Bram terperangah. Apa yang dikatakan Erland sebenarnya? Tak mungkin Briel menjual tubuhnya.
Briel pun tak kalah terkejut. Dia menatap Erland dengan tajam.
"Aku tak pernah menjual tubuhku! Jangan omong kosong!" teriak Briel.
Erland terkekeh. Dia menarik tangan Briel.
"Kamu pikir, aku bodoh, ha? Aku mengeluarkan banyak uangku hanya untuk membayar dirimu! Jangan sangkal hal itu! Jangan seolah-olah dirimu tak berdosa, di sini!" tegas Erland.
Briel semakin terisak. Apes sekali nasibnya. Erland benar-benar menyudutkannya. Briel bahkan tak merasa menerima uang sepeserpun dari Erland.
Plak!
Briel melayangkan tamparan ke wajah Erland, membuat Erland menggeram. Erland akan mendekati Briel tetapi dia mengurungkan niatnya ketika mendengar teriakan Handoko.
"Sudah cukup! Nikahi gadis ini, Erland!" tegas Handoko.
"Apa?" Erland terperangah. Apa dia tak salah dengar? Menikahi gadis kasar itu? Entah apa yang merasuki Handoko.
"Tidak akan pernah!" tegas Erland dan melangkahkan kakinya menjauhi ketiga orang itu.
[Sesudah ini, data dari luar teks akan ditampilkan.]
This design comes from an exercise in tuning for small area, a short achievable clock period and few clock cycles per item on the open sky130 flow, not from production work. Only simulation tests tie the RTL to the original design; equivalence was not proved. No activity file was given, so power comes from the tool's default toggle rates.

[flow/design.v]
package brl_pkg;
   localparam int COORD_BITS_DEFAULT  = 12;
   localparam int QUEUE_DEPTH_DEFAULT = 2;
   localparam int CFG_ADDR_BITS = 4;
   localparam int CFG_DATA_BITS = 32;
   localparam int OFFSET_BITS   = 12;
   localparam int STRIDE_BITS   = 16;
   localparam int CHAN_BITS     = 8;
   localparam int COLOR_BITS    = 3 * CHAN_BITS;
   localparam int ADDR_BITS     = 32;
   localparam int WORD_BITS     = 32;
   localparam int HALF_BITS     = WORD_BITS / 2;
   localparam int RED_SHIFT_565   = 11;
   localparam int GREEN_SHIFT_565 = 5;
   localparam int SHIFT_BGRX32 = 2;
   localparam int SHIFT_RGB565 = 1;
   typedef enum logic [1:0] {
      REG_X_OFFSET    = 2'd0,
      REG_Y_OFFSET    = 2'd1,
      REG_LINE_STRIDE = 2'd2,
      REG_PIXEL_MODE  = 2'd3
   } reg_index_type;
   typedef enum logic {
      MODE_BGRX32 = 1'b0,
      MODE_RGB565 = 1'b1
   } pixel_mode_type;
   typedef enum logic {
      KIND_LOAD = 1'b0,
      KIND_STEP = 1'b1
   } item_kind_type;
   typedef struct packed {
      logic [OFFSET_BITS-1:0] x_offset;
      logic [OFFSET_BITS-1:0] y_offset;
      logic [STRIDE_BITS-1:0] line_stride;
      pixel_mode_type         pixel_mode;
   } cfg_type;
   function automatic int entry_bits(input int coord_bits);
      entry_bits = 5 * coord_bits + COLOR_BITS + 3;
   endfunction
   function automatic int req_data_bits(input int coord_bits);
      req_data_bits = ((4 * coord_bits + COLOR_BITS + 7) / 8) * 8;
   endfunction
   function automatic int rsp_data_bits(input int coord_bits);
      rsp_data_bits = ((2 * coord_bits + ADDR_BITS + WORD_BITS + 7) / 8) * 8;
   endfunction
endpackage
"Jika kamu tak mau bertanggung jawab, Papa akan mencoret namamu dari daftar keluarga, dan jangan harap kamu akan mendapatkan sepeserpun harta warisan Papa!" teriak Handoko.
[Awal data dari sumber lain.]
This design comes from an exercise in tuning for small area, a short achievable clock period and few clock cycles per item on the open sky130 flow, not from production work. Where RTL was checked, it was by simulation tests only, not by an equivalence proof against the original. No functional check of the RTL was part of runs 3 and 5. No activity file was given, so power comes from the tool's default toggle rates.

==> design/flow/design.v <==
package pet_pkg;
  localparam int CoordW = 16;
  localparam int TimeW  = 32;
  localparam int OpW    = 3;
  localparam int CfgIdxW = 3;
  localparam int CfgDataW = 16;
  localparam int MulW = 32;
  localparam int NumW = 50;
  localparam int DenW = 23;
  localparam logic [OpW-1:0] OP_DOWN    = 3'd0;
  localparam logic [OpW-1:0] OP_UP      = 3'd1;
  localparam logic [OpW-1:0] OP_MOVE    = 3'd2;
  localparam logic [OpW-1:0] OP_GESTURE = 3'd3;
  localparam logic [CfgIdxW-1:0] REG_TAP_RADIUS     = 3'd0;
  localparam logic [CfgIdxW-1:0] REG_TAP_RADIUS_MIN = 3'd1;
  localparam logic [CfgIdxW-1:0] REG_SHRINK_PERIOD  = 3'd2;
  localparam logic [CfgIdxW-1:0] REG_SHRINK_PERCENT = 3'd3;
  localparam logic [CfgIdxW-1:0] REG_MAX_MOVE_RATE  = 3'd4;
  localparam logic [CfgIdxW-1:0] REG_MAX_GEST_RATE  = 3'd5;
  localparam logic [9:0] RATE_SCALE    = 10'd1000;
  localparam logic [6:0] PERCENT_SCALE = 7'd100;
  typedef struct packed {
    logic            start;
    logic [NumW-1:0] num;
    logic [DenW-1:0] den;
  } div_req_t;
  typedef struct packed {
    logic            done;
    logic [NumW-1:0] quo;
  } div_rsp_t;
endpackage
module pet_mul (
  input  logic                         clk,
  input  logic [pet_pkg::MulW-1:0]     a,
  input  logic [pet_pkg::MulW-1:0]     b,
  output logic [2*pet_pkg::MulW-1:0]   p
);
  always_ff @(posedge clk) begin
    p <= a * b;
  end
endmodule
module pet_div (
  input  logic              clk,
  input  logic              rst,
  input  pet_pkg::div_req_t req,
  output pet_pkg::div_rsp_t rsp
);
  assign rsp.done = 1'b0;
  assign rsp.quo  = '0;
endmodule
module pen_event_throttle_core (
  input  logic        clk,
  input  logic        rst,
  input  logic        s_tvalid,
  output logic        s_tready,
  input  logic [63:0] s_tdata,    
  input  logic [2:0]  s_tuser,    
  output logic        m_tvalid,
  input  logic        m_tready,
  output logic [31:0] m_tdata,    
  output logic        m_tuser,    
  input  logic        cfg_valid,
  output logic        cfg_ready,
  input  logic [2:0]  cfg_index,
  input  logic [15:0] cfg_data
);
  localparam logic [2:0] OP_DOWN = pet_pkg::OP_DOWN;
  localparam logic [2:0] OP_UP   = pet_pkg::OP_UP;
  localparam logic [2:0] OP_MOVE = pet_pkg::OP_MOVE;
  localparam logic [2:0] OP_GEST = pet_pkg::OP_GESTURE;
  function automatic logic [15:0] abs_diff(input logic [15:0] a, input logic [15:0] b);
    logic signed [16:0] d;
    logic [16:0]        m;
    d = $signed({a[15], a}) - $signed({b[15], b});
    m = d[16] ? 17'(-d) : 17'(d);
    abs_diff = m[15:0];
  endfunction
  function automatic logic neg3(input logic [17:0] a, input logic [17:0] b, input logic [17:0] c);
    logic [17:0] sv, cv, y;
    sv = a ^ b ^ c;
    cv = {(a[16:0] & b[16:0]) | (a[16:0] & c[16:0]) | (b[16:0] & c[16:0]), 1'b0};
    y  = sv + cv;
    neg3 = y[17];
  endfunction
  function automatic logic neg3c(input logic [17:0] a, input logic [17:0] b, input logic [17:0] c);
    logic [17:0] sv, cv, y;
    sv = a ^ b ^ c;
    cv = {(a[16:0] & b[16:0]) | (a[16:0] & c[16:0]) | (b[16:0] & c[16:0]), 1'b1};
    y  = sv + cv;
    neg3c = y[17];
  endfunction
  function automatic logic near(input logic [15:0] a, input logic [15:0] b, input logic [11:0] r);
    near = !neg3({6'd0, r}, {{2{b[15]}}, b}, ~{{2{a[15]}}, a}) &&
           !neg3({6'd0, r}, {{2{a[15]}}, a}, ~{{2{b[15]}}, b});
  endfunction
  function automatic logic [15:0] abs_diff2(input logic [15:0] a, input logic [15:0] b);
    logic [16:0] d1, d2;
    d1 = {a[15], a} - {b[15], b};
    d2 = {b[15], b} - {a[15], a};
    abs_diff2 = d1[16] ? d2[15:0] : d1[15:0];
  endfunction
  function automatic logic bit12(input logic [11:0] v, input logic [3:0] i);
    bit12 = 1'b0;
    for (int k = 0; k < 12; k++) begin
      if (i == 4'(k)) bit12 = v[k];
    end
  endfunction
  function automatic logic rate_chk(input logic [9:0] t_lo, input logic [9:0] l_lo,
                                    input logic [9:0] lim, input logic eq_hi, input logic eq_hi_m1);
    logic [11:0] a, b, c, sv, cv, y;
    logic [10:0] x;
    a  = {2'b0, t_lo};
    b  = {2'b0, ~l_lo};
    c  = ~{2'b0, lim};
    sv = a ^ b ^ c;
    cv = {(a[10:0] & b[10:0]) | (a[10:0] & c[10:0]) | (b[10:0] & c[10:0]), 1'b1};
    y  = sv + cv;
    x  = {1'b0, t_lo} + {1'b0, ~l_lo};
    rate_chk = x[10] ? (eq_hi && (y[11] || !y[10])) : (eq_hi_m1 && y[11]);
  endfunction
  function automatic logic [3:0] msb12(input logic [11:0] v);
    msb12 = 4'd0;
    for (int i = 1; i < 12; i++) begin
      if (v[i]) msb12 = 4'(i);
    end
  endfunction
  logic [11:0] tap_radius;
  logic [11:0] tap_radius_min;
  logic [11:0] rad_hi;         
  logic [15:0] shrink_period_ms;
  logic [22:0] per_scaled;     
  logic [6:0]  shrink_percent;
  logic [9:0]  move_lim;       
  logic [9:0]  gest_lim;       
  logic        pend_s, pend_m, pend_g;   
  logic        sq_done_s, sq_done_m, sq_done_g;   
  logic [22:0] sq_scaled;
  logic [9:0]  sq_lim;
  assign cfg_ready = 1'b1;
  always_ff @(posedge clk) begin
    if (rst) begin
      tap_radius       <= 12'd10;
      tap_radius_min   <= 12'd2;
      rad_hi           <= 12'd10;
      shrink_period_ms <= 16'd100;
      per_scaled       <= 23'd10000;
      shrink_percent   <= 7'd10;
      move_lim         <= 10'd16;
      gest_lim         <= 10'd16;
      pend_s           <= 1'b0;
      pend_m           <= 1'b0;
      pend_g           <= 1'b0;
    end else begin
      rad_hi <= (tap_radius > tap_radius_min) ? tap_radius : tap_radius_min;
      if (sq_done_s) begin
        per_scaled <= sq_scaled;
        pend_s     <= 1'b0;
      end
      if (sq_done_m) begin
        move_lim <= sq_lim;
        pend_m   <= 1'b0;
      end
      if (sq_done_g) begin
        gest_lim <= sq_lim;
        pend_g   <= 1'b0;
      end
      if (cfg_valid) begin
        case (cfg_index)
          pet_pkg::REG_TAP_RADIUS: begin
            tap_radius <= cfg_data[11:0];
          end
          pet_pkg::REG_TAP_RADIUS_MIN: begin
            tap_radius_min <= cfg_data[11:0];
          end
          pet_pkg::REG_SHRINK_PERIOD: begin
            shrink_period_ms <= cfg_data;
            pend_s           <= 1'b1;
          end
          pet_pkg::REG_SHRINK_PERCENT: shrink_percent <= cfg_data[6:0];
          pet_pkg::REG_MAX_MOVE_RATE: begin
            move_lim <= cfg_data[9:0];    
            pend_m   <= 1'b1;
          end
          pet_pkg::REG_MAX_GEST_RATE: begin
            gest_lim <= cfg_data[9:0];
            pend_g   <= 1'b1;
          end
          default: begin
          end
        endcase
      end
    end
  end
  logic        tracking;
  logic [15:0] lm_x, lm_y;
  logic [31:0] lm_t;       
  logic [15:0] lg_x, lg_y;
  logic [31:0] lg_t;
  logic        a_v;
  logic [2:0]  a_op;
  logic [15:0] a_x, a_y;
  logic [31:0] a_t;
  logic [8:0]  a_dxl, a_dyl;  
  logic [16:0] a_dx, a_dy;
  logic        e_v;
  logic [2:0]  e_op;
  logic [15:0] e_x, e_y;
  logic [31:0] e_t;
  logic        e_tdrop, e_tslow, e_long, e_tbig;
  logic        e_ismove, e_isgest;    
  logic [11:0] e_adx, e_ady;
  logic [22:0] e_touch;
  logic [21:0] e_thm1;      
  logic        o1_v;
  logic [32:0] o1_d;
  logic [32:0] o0_d;
  logic        a_xfer, e_fin, take;
  logic [15:0] ref_x, ref_y;
  logic [31:0] ref_t;
  logic [15:0] a_adx, a_ady;
  logic        a_far;
  logic [31:0] a_touch;
  logic        a_long, a_keep, a_drop;
  logic        keep_s, keep_l, drop_s, drop_l;
  assign ref_x    = lm_x;
  assign ref_y    = lm_y;
  assign ref_t    = lm_t;
  assign a_dx     = {{ref_x[15], ref_x[15:8]} - {a_x[15], a_x[15:8]} - {8'd0, a_dxl[8]}, a_dxl[7:0]};
  assign a_dy     = {{ref_y[15], ref_y[15:8]} - {a_y[15], a_y[15:8]} - {8'd0, a_dyl[8]}, a_dyl[7:0]};
  assign a_adx    = a_dx[16] ? 16'(-a_dx) : a_dx[15:0];
  assign a_ady    = a_dy[16] ? 16'(-a_dy) : a_dy[15:0];
  assign a_far    = a_adx[15:12] != 4'd0 || a_ady[15:12] != 4'd0;
  assign a_touch  = a_t - ref_t;
  assign a_long   = !a_touch[31] && (a_touch[30:16] != 15'd0 || a_touch[15:0] > shrink_period_ms);
  assign keep_s   = a_adx >= {4'd0, tap_radius} || a_ady >= {4'd0, tap_radius};
  assign keep_l   = a_adx >= {4'd0, rad_hi} || a_ady >= {4'd0, rad_hi};
  assign drop_s   = !a_far && neg3c({6'd0, a_adx[11:0]}, {6'd0, a_ady[11:0]}, ~{6'd0, tap_radius});
  assign drop_l   = !a_far && neg3c({6'd0, a_adx[11:0]}, {6'd0, a_ady[11:0]}, ~{6'd0, tap_radius_min});
  assign a_keep   = a_long ? keep_l : keep_s;
  assign a_drop   = a_long ? drop_l : drop_s;
  logic [15:0] in_ref_x, in_ref_y;
  assign in_ref_x = (a_v && a_op == OP_DOWN) ? a_x : lm_x;
  assign in_ref_y = (a_v && a_op == OP_DOWN) ? a_y : lm_y;
  assign s_tready = !a_v || !e_v || (e_ready && !o1_v);
  assign a_xfer   = a_v && (!e_v || e_fin);
  always_ff @(posedge clk) begin
    if (rst) begin
      a_v <= 1'b0;
    end else if (s_tvalid && s_tready) begin
      a_v <= 1'b1;
    end else if (a_xfer) begin
      a_v <= 1'b0;
    end
    if (s_tvalid && s_tready) begin
      a_op <= s_tuser;
      a_x  <= s_tdata[15:0];
      a_y  <= s_tdata[31:16];
      a_t  <= s_tdata[63:32];
      a_dxl <= {1'b0, in_ref_x[7:0]} - {1'b0, s_tdata[7:0]};
      a_dyl <= {1'b0, in_ref_y[7:0]} - {1'b0, s_tdata[23:16]};
    end
  end
  always_ff @(posedge clk) begin
    if (rst) begin
      e_v <= 1'b0;
    end else if (a_xfer) begin
      e_v <= 1'b1;
    end else if (e_fin) begin
      e_v <= 1'b0;
    end
    if (a_xfer) begin
      e_op    <= a_op;
      e_ismove <= a_op == OP_MOVE;
      e_isgest <= a_op == OP_GEST;
      e_x     <= a_x;
      e_y     <= a_y;
      e_t     <= a_t;
      e_tdrop <= a_drop;
      e_tslow <= !a_keep && !a_drop;
      e_long  <= a_long;
      e_tbig  <= a_touch[30:23] != 8'd0;
      e_touch <= a_touch[22:0];
      e_thm1  <= a_t[31:10] - 22'd1;
      e_adx   <= a_adx[11:0];
      e_ady   <= a_ady[11:0];
    end
  end
  logic [21:0] t_hi_m1;
  logic        rm_hi_ok, rg_hi_ok;
  logic        m_rate, g_rate, g_near, m_same;
  logic        need_trk, e_drop, e_ready;
  logic        sq_done, sq_res;
  logic [15:0] res_x, res_y;
  assign t_hi_m1  = e_thm1;
  assign m_rate   = rate_chk(e_t[9:0], lm_t[9:0], move_lim,
                              e_t[31:10] == lm_t[31:10], t_hi_m1 == lm_t[31:10]);
  assign g_rate   = rate_chk(e_t[9:0], lg_t[9:0], gest_lim,
                              e_t[31:10] == lg_t[31:10], t_hi_m1 == lg_t[31:10]);
  assign g_near   = near(lg_x, e_x, tap_radius) && near(lg_y, e_y, tap_radius);
  assign m_same = e_x == lm_x && e_y == lm_y;
  assign need_trk = e_ismove && tracking && e_tslow;
  always_comb begin
    case (e_op)
      OP_MOVE: e_drop = tracking ? (e_tslow ? sq_res : e_tdrop) : (m_same || m_rate);
      OP_GEST: e_drop = g_near || g_rate;
      default: e_drop = 1'b0;
    endcase
  end
  assign e_ready = !(e_ismove && (tracking ? (e_tslow && !sq_done) : pend_m)) &&
                   !(e_isgest && pend_g);
  assign e_fin   = e_v && e_ready && !o1_v;
  assign res_x   = (e_op == OP_UP && tracking) ? lm_x : e_x;
  assign res_y   = (e_op == OP_UP && tracking) ? lm_y : e_y;
  always_ff @(posedge clk) begin
    if (rst) begin
      tracking <= 1'b0;
      lm_x     <= 16'hFFFF;
      lm_y     <= 16'hFFFF;
      lm_t     <= '0;
      lg_x     <= 16'hFFFF;
      lg_y     <= 16'hFFFF;
      lg_t     <= '0;
    end else if (a_xfer && a_op == OP_DOWN) begin
      lm_x     <= a_x;
      lm_y     <= a_y;
      lm_t     <= a_t;
      tracking <= 1'b1;
      if (e_fin && e_op == OP_GEST && !e_drop) begin
        lg_x <= e_x;
        lg_y <= e_y;
        lg_t <= e_t;
      end
    end else if (e_fin) begin
      case (e_op)
        OP_UP: begin
          lm_x     <= '0;
          lm_y     <= '0;
          lm_t     <= '0;
          tracking <= 1'b0;
        end
        OP_MOVE: begin
          if (!e_drop) begin
            lm_x     <= e_x;
            lm_y     <= e_y;
            lm_t     <= e_t;
            tracking <= 1'b0;
          end
        end
        OP_GEST: begin
          if (!e_drop) begin
            lg_x <= e_x;
            lg_y <= e_y;
            lg_t <= e_t;
          end
        end
        default: begin
        end
      endcase
    end
  end
  assign take = m_tvalid && m_tready;
  always_ff @(posedge clk) begin
    if (rst) begin
      m_tvalid <= 1'b0;
      o1_v     <= 1'b0;
    end else begin
      if (!m_tvalid || take) begin
        m_tvalid <= o1_v || e_fin;
      end
      if (take) begin
        o1_v <= 1'b0;
      end else if (m_tvalid && e_fin) begin
        o1_v <= 1'b1;
      end
    end
    if (!m_tvalid || take) begin
      o0_d <= o1_v ? o1_d : {e_drop, res_y, res_x};
    end
    if (m_tvalid && !take && e_fin) begin
      o1_d <= {e_drop, res_y, res_x};
    end
  end
  assign m_tdata = o0_d[31:0];
  assign m_tuser = o0_d[32];
  localparam logic [2:0] PH_IDLE = 3'd0;
  localparam logic [2:0] PH_U    = 3'd1;
  localparam logic [2:0] PH_Q    = 3'd2;
  localparam logic [2:0] PH_KP   = 3'd3;
  localparam logic [2:0] PH_DK   = 3'd4;
  localparam logic [2:0] PH_FIN  = 3'd5;
  localparam logic [2:0] PH_LW   = 3'd6;
  localparam logic [2:0] PH_KP2  = 3'd7;
  localparam logic [1:0] J_TRACK = 2'd0;
  localparam logic [1:0] J_SCALE = 2'd1;
  localparam logic [1:0] J_LIMM  = 2'd2;
  localparam logic [1:0] J_LIMG  = 2'd3;
  localparam logic [1:0] K_R    = 2'd0;
  localparam logic [1:0] K_HI   = 2'd1;
  localparam logic [1:0] K_MIN  = 2'd2;
  localparam logic [1:0] K_Q    = 2'd3;
  localparam logic [11:0] C100  = 12'd100;
  localparam logic [11:0] C1000 = 12'd1000;
  logic [2:0]  sq_ph;
  logic [1:0]  sq_job;
  logic [1:0]  sq_ksrc;
  logic [3:0]  sq_idx;
  logic [22:0] sq_opb;    
  logic [22:0] sq_m;      
  logic [22:0] sq_x;      
  logic        sq_cl;     
  logic [11:0] sq_q;
  logic [11:0] sq_k;
  logic [26:0] sq_acc;
  logic [22:0] sq_bt;
  logic        sq_bx, sq_by, sq_bk;
  logic        job_lim;
  logic [9:0]  lim_raw;
  logic [15:0] per_eff;
  logic [22:0] op_a, op_b, op_m;
  logic [24:0] x_sum;
  logic [25:0] x_m1, x_m2;
  logic [1:0]  x_c;
  logic [11:0] q_next;
  logic [11:0] k_rq, k_val;
  logic [26:0] acc_next;
  assign job_lim = sq_job == J_LIMM || sq_job == J_LIMG;
  assign lim_raw = (sq_job == J_LIMG) ? gest_lim : move_lim;
  assign per_eff = (shrink_period_ms == 16'd0) ? 16'd1 : shrink_period_ms;
  assign op_a   = sq_x;
  assign op_b   = sq_opb;
  assign op_m  = sq_m;
  assign x_sum = {1'b0, op_a, 1'b0} + {2'b0, sq_bt};
  logic [25:0] xa, xb, xm1, xm2, xs1, xc1, xs2, xc2;
  assign xa    = {2'b0, op_a, 1'b0};
  assign xb    = {3'b0, sq_bt};
  assign xm1   = ~{3'b0, op_m};
  assign xm2   = ~{2'b0, op_m, 1'b0};
  assign xs1   = xa ^ xb ^ xm1;
  assign xc1   = {(xa[24:0] & xb[24:0]) | (xa[24:0] & xm1[24:0]) | (xb[24:0] & xm1[24:0]), 1'b1};
  assign xs2   = xa ^ xb ^ xm2;
  assign xc2   = {(xa[24:0] & xb[24:0]) | (xa[24:0] & xm2[24:0]) | (xb[24:0] & xm2[24:0]), 1'b1};
  assign x_m1  = xs1 + xc1;
  assign x_m2  = xs2 + xc2;
  assign x_c   = !x_m2[25] ? 2'd2 : !x_m1[25] ? 2'd1 : 2'd0;
  logic [11:0] q_inc;
  assign q_inc  = sq_q + 12'd1;
  assign q_next = (x_c == 2'd2) ? {q_inc[10:0], 1'b0} : {sq_q[10:0], x_c[0]};
  logic [11:0] k_now;
  logic [3:0]  idx_min;
  assign k_now   = !e_long ? tap_radius : (shrink_percent == 7'd0) ? rad_hi : tap_radius_min;
  assign idx_min = msb12(e_adx | e_ady | tap_radius_min);
  assign k_rq = tap_radius - sq_q;
  assign k_val = (k_rq < tap_radius_min) ? tap_radius_min : k_rq;
  logic [3:0]  idx_dn, idx_now, idx_kp;
  assign idx_dn  = sq_idx - 4'd1;
  assign idx_now = msb12(e_adx | e_ady | k_now);
  assign idx_kp  = msb12(e_adx | e_ady | sq_k);
  assign acc_next = {sq_acc[25:0], 1'b0}
                  + (sq_bx ? {15'd0, e_adx} : 27'd0)
                  + (sq_by ? {15'd0, e_ady} : 27'd0)
                  - (sq_bk ? {15'd0, sq_k}  : 27'd0);
  assign sq_res    = sq_acc[26];
  assign sq_scaled = x_sum[22:0];
  assign sq_lim    = sq_q[9:0];
  assign sq_done_s = sq_ph == PH_U && sq_job == J_SCALE && sq_idx == 4'd0;
  assign sq_done_m = sq_ph == PH_LW && sq_job == J_LIMM;
  assign sq_done_g = sq_ph == PH_LW && sq_job == J_LIMG;
  always_ff @(posedge clk) begin
    if (rst || e_fin) begin
      sq_done <= 1'b0;
    end else if (sq_ph == PH_DK && sq_idx == 4'd0) begin
      sq_done <= 1'b1;
    end
  end
  always_ff @(posedge clk) begin
    if (rst) begin
      sq_ph <= PH_IDLE;
    end else begin
      case (sq_ph)
        PH_IDLE: begin
          sq_x   <= '0;
          sq_q   <= '0;
          sq_cl  <= 1'b0;
          sq_opb <= pend_s ? {7'd0, per_eff} : (pend_m || pend_g) ? 23'd1 : e_touch;
          sq_m   <= pend_m ? {12'd0, {1'b0, move_lim} + 11'd1} :
                    pend_g ? {12'd0, {1'b0, gest_lim} + 11'd1} : per_scaled;
          sq_bt  <= pend_s ? {7'd0, per_eff} : (pend_m || pend_g) ? 23'd1 : e_touch;
          if (pend_s) begin
            sq_job <= J_SCALE;
            sq_idx <= 4'd6;
            sq_ph  <= PH_U;
          end else if (pend_m || pend_g) begin
            sq_job <= pend_m ? J_LIMM : J_LIMG;
            sq_idx <= 4'd9;
            sq_ph  <= PH_Q;
          end else if (e_v && need_trk) begin
            sq_job <= J_TRACK;
            if (!e_long || shrink_percent == 7'd0 || e_tbig) begin
              sq_k   <= k_now;
              sq_idx <= idx_now;
              sq_bx  <= bit12(e_adx, idx_now);
              sq_by  <= bit12(e_ady, idx_now);
              sq_bk  <= bit12(k_now, idx_now);
              sq_acc <= '0;
              sq_ph  <= PH_DK;
            end else begin
              sq_idx <= msb12({5'd0, shrink_percent});
              sq_ph  <= PH_U;
            end
          end
        end
        PH_U: begin
          if (sq_idx == 4'd0) begin
            sq_x   <= '0;
            sq_opb <= x_sum[22:0];       
            sq_idx <= msb12(tap_radius);
            sq_bt  <= (tap_radius != 12'd0) ? x_sum[22:0] : 23'd0;
          end else begin
            sq_x   <= x_sum[22:0];
            sq_idx <= idx_dn;
            sq_bt  <= ((sq_job == J_SCALE) ? bit12(C100, idx_dn) : bit12({5'd0, shrink_percent}, idx_dn))
                      ? sq_opb : 23'd0;
          end
          sq_cl <= !x_m1[25];            
          if (sq_job == J_SCALE) begin
            if (sq_idx == 4'd0) sq_ph <= PH_IDLE;
          end else if (!x_m1[25]) begin
            sq_ph <= PH_KP;
          end else if (sq_idx == 4'd0) begin
            sq_ph <= PH_Q;
          end
        end
        PH_Q: begin
          sq_x   <= (x_c == 2'd2) ? x_m2[22:0] : (x_c == 2'd1) ? x_m1[22:0] : x_sum[22:0];
          sq_q   <= q_next;
          sq_idx <= idx_dn;
          sq_bt  <= (job_lim ? bit12(C1000, idx_dn) : bit12(tap_radius, idx_dn)) ? sq_opb : 23'd0;
          if (sq_idx == 4'd0) begin
            sq_ksrc <= K_Q;
            sq_ph   <= job_lim ? PH_LW : PH_KP;
          end
        end
        PH_KP: begin
          sq_k   <= sq_cl ? tap_radius_min : k_val;
          sq_ph  <= PH_KP2;
        end
        PH_KP2: begin
          sq_idx <= idx_kp;
          sq_bx  <= bit12(e_adx, idx_kp);
          sq_by  <= bit12(e_ady, idx_kp);
          sq_bk  <= bit12(sq_k, idx_kp);
          sq_acc <= '0;
          sq_ph  <= PH_DK;
        end
        PH_DK: begin
          sq_acc <= acc_next;
          sq_idx <= idx_dn;
          sq_bx  <= bit12(e_adx, idx_dn);
          sq_by  <= bit12(e_ady, idx_dn);
          sq_bk  <= bit12(sq_k, idx_dn);
          if (sq_idx == 4'd0) sq_ph <= PH_FIN;
        end
        PH_LW: sq_ph <= PH_IDLE;
        PH_FIN: begin
          if (e_fin) sq_ph <= PH_IDLE;
        end
        default: sq_ph <= PH_IDLE;
      endcase
      if (cfg_valid && sq_ph != PH_IDLE && sq_job != J_TRACK &&
          ((cfg_index == pet_pkg::REG_SHRINK_PERIOD && sq_job == J_SCALE) ||
           (cfg_index == pet_pkg::REG_MAX_MOVE_RATE && sq_job == J_LIMM) ||
           (cfg_index == pet_pkg::REG_MAX_GEST_RATE && sq_job == J_LIMG))) begin
        sq_ph <= PH_IDLE;
      end
    end
  end
endmodule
Erland menghentikan langkahnya. Ancaman yang terlalu menakutkan bagi Erland dan dia tak ingin itu semua sampai terjadi.
"Mulai detik ini, jangan pernah kembali ke rumah! Bahkan lepaskan semua pakaianmu sekarang juga!" tegas Handoko.
Erland terperangah. Lantas dia berbalik dan menghampiri Handoko.
"Apa maksud Papa? Apa Papa ingin mempermalukanku?" tanya Erland syok sekaligus tak percaya papanya meminta dia membuka pakaiannya di hadapan umum.
"Kenapa? Semua pakaianmu dibeli menggunakan uang Papa! Jangan lupakan itu! Dan mulai hari ini, kamu takan mendapatkan fasilitas apapun, begitupun uang dari Papa!" tegas Handoko.
"Astaga!" Erland mengusap wajahnya. Apa dia benar-benar harus menjadi gelandangan sekarang? Jelas sekali Handoko terlihat tak main-main dengan ancamannya.
Erland melihat Briel yang masih saja menangis. Dia benar-benar muak melihat wajah Briel yang sok sedih. Entah mengapa, Erland merasa yakin bahwa Briel tengah memanfaatkan situasi saat ini.
"Pergi dari sini!" bentak Handoko.
"Ya, aku akan menikahinya!" pekik Erland.
Briel yang masih saja menangis, dia lantas mengusap air matanya. Apa dia harus senang karena Erland mau bertanggung jawab? Tapi, mengapa dia merasa tak rela harus menikah dengan pria kurang ajar seperti Erland? Namun, di sisi lain Briel pun merasa tak memiliki pilihan lain. Dia benar-benar dibuat pusing gara-gara Erland.